[[ INPUT DATA open ]]

$ cat src/rtl/flash_eng_pkg.sv
package flash_eng_pkg;
  typedef enum logic [1:0] {PH_IDLE, PH_SETUP, PH_STROBE, PH_HOLD} bus_phase_e;
  typedef enum logic [1:0] {ST_IDLE, ST_ISSUE, ST_WAIT} eng_state_e;
  localparam logic [15:0] UNLK_ADDR_A = 16'h5555;
  localparam logic [15:0] UNLK_ADDR_B = 16'h2AAA;
  localparam logic [7:0]  UNLK_KEY_A  = 8'hAA;
  localparam logic [7:0]  UNLK_KEY_B  = 8'h55;
  localparam logic [7:0]  CMD_PROG    = 8'hA0;
  localparam logic [7:0]  CMD_SETUP6  = 8'h80;
  localparam logic [7:0]  CMD_ERASE   = 8'h10;
  localparam logic [7:0]  CMD_LOCK    = 8'h40;
endpackage

$ cat src/rtl/flash_cmd_seq.sv
module flash_cmd_seq
  import flash_eng_pkg::*;
#(
  parameter int ADDR_W = 16,
  parameter int DATA_W = 8
) (
  input  logic [1:0]        op,
  input  logic [2:0]        idx,
  input  logic [ADDR_W-1:0] taddr,
  input  logic [DATA_W-1:0] tdata,
  output logic [ADDR_W-1:0] waddr,
  output logic [DATA_W-1:0] wdata,
  output logic              wlast
);
  logic is_prog;
  logic [2:0] last_idx;

  always_comb begin
    is_prog  = (op == 2'b00);
    last_idx = is_prog ? 3'd3 : 3'd5;
    wlast    = (idx == last_idx);
    waddr    = ADDR_W'(UNLK_ADDR_A);
    wdata    = DATA_W'(UNLK_KEY_A);
    case (idx)
      3'd1, 3'd4: begin
        waddr = ADDR_W'(UNLK_ADDR_B);
        wdata = DATA_W'(UNLK_KEY_B);
      end
      3'd2: wdata = is_prog ? DATA_W'(CMD_PROG) : DATA_W'(CMD_SETUP6);
      3'd3: if (is_prog) begin
        waddr = taddr;
        wdata = tdata;
      end
      3'd5: wdata = op[1] ? DATA_W'(CMD_LOCK) : DATA_W'(CMD_ERASE);
      default: ;
    endcase
  end
endmodule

[[ INPUT DATA closed ]]

_WHAT YOU NEED TO DO_. Give back each record exactly, from the first line through the last.

_TASK ANSWER_.
$ cat src/rtl/flash_eng_pkg.sv
package flash_eng_pkg;
  typedef enum logic [1:0] {PH_IDLE, PH_SETUP, PH_STROBE, PH_HOLD} bus_phase_e;
  typedef enum logic [1:0] {ST_IDLE, ST_ISSUE, ST_WAIT} eng_state_e;
  localparam logic [15:0] UNLK_ADDR_A = 16'h5555;
  localparam logic [15:0] UNLK_ADDR_B = 16'h2AAA;
  localparam logic [7:0]  UNLK_KEY_A  = 8'hAA;
  localparam logic [7:0]  UNLK_KEY_B  = 8'h55;
  localparam logic [7:0]  CMD_PROG    = 8'hA0;
  localparam logic [7:0]  CMD_SETUP6  = 8'h80;
  localparam logic [7:0]  CMD_ERASE   = 8'h10;
  localparam logic [7:0]  CMD_LOCK    = 8'h40;
endpackage

$ cat src/rtl/flash_cmd_seq.sv
module flash_cmd_seq
  import flash_eng_pkg::*;
#(
  parameter int ADDR_W = 16,
  parameter int DATA_W = 8
) (
  input  logic [1:0]        op,
  input  logic [2:0]        idx,
  input  logic [ADDR_W-1:0] taddr,
  input  logic [DATA_W-1:0] tdata,
  output logic [ADDR_W-1:0] waddr,
  output logic [DATA_W-1:0] wdata,
  output logic              wlast
);
  logic is_prog;
  logic [2:0] last_idx;

  always_comb begin
    is_prog  = (op == 2'b00);
    last_idx = is_prog ? 3'd3 : 3'd5;
    wlast    = (idx == last_idx);
    waddr    = ADDR_W'(UNLK_ADDR_A);
    wdata    = DATA_W'(UNLK_KEY_A);
    case (idx)
      3'd1, 3'd4: begin
        waddr = ADDR_W'(UNLK_ADDR_B);
        wdata = DATA_W'(UNLK_KEY_B);
      end
      3'd2: wdata = is_prog ? DATA_W'(CMD_PROG) : DATA_W'(CMD_SETUP6);
      3'd3: if (is_prog) begin
        waddr = taddr;
        wdata = tdata;
      end
      3'd5: wdata = op[1] ? DATA_W'(CMD_LOCK) : DATA_W'(CMD_ERASE);
      default: ;
    endcase
  end
endmodule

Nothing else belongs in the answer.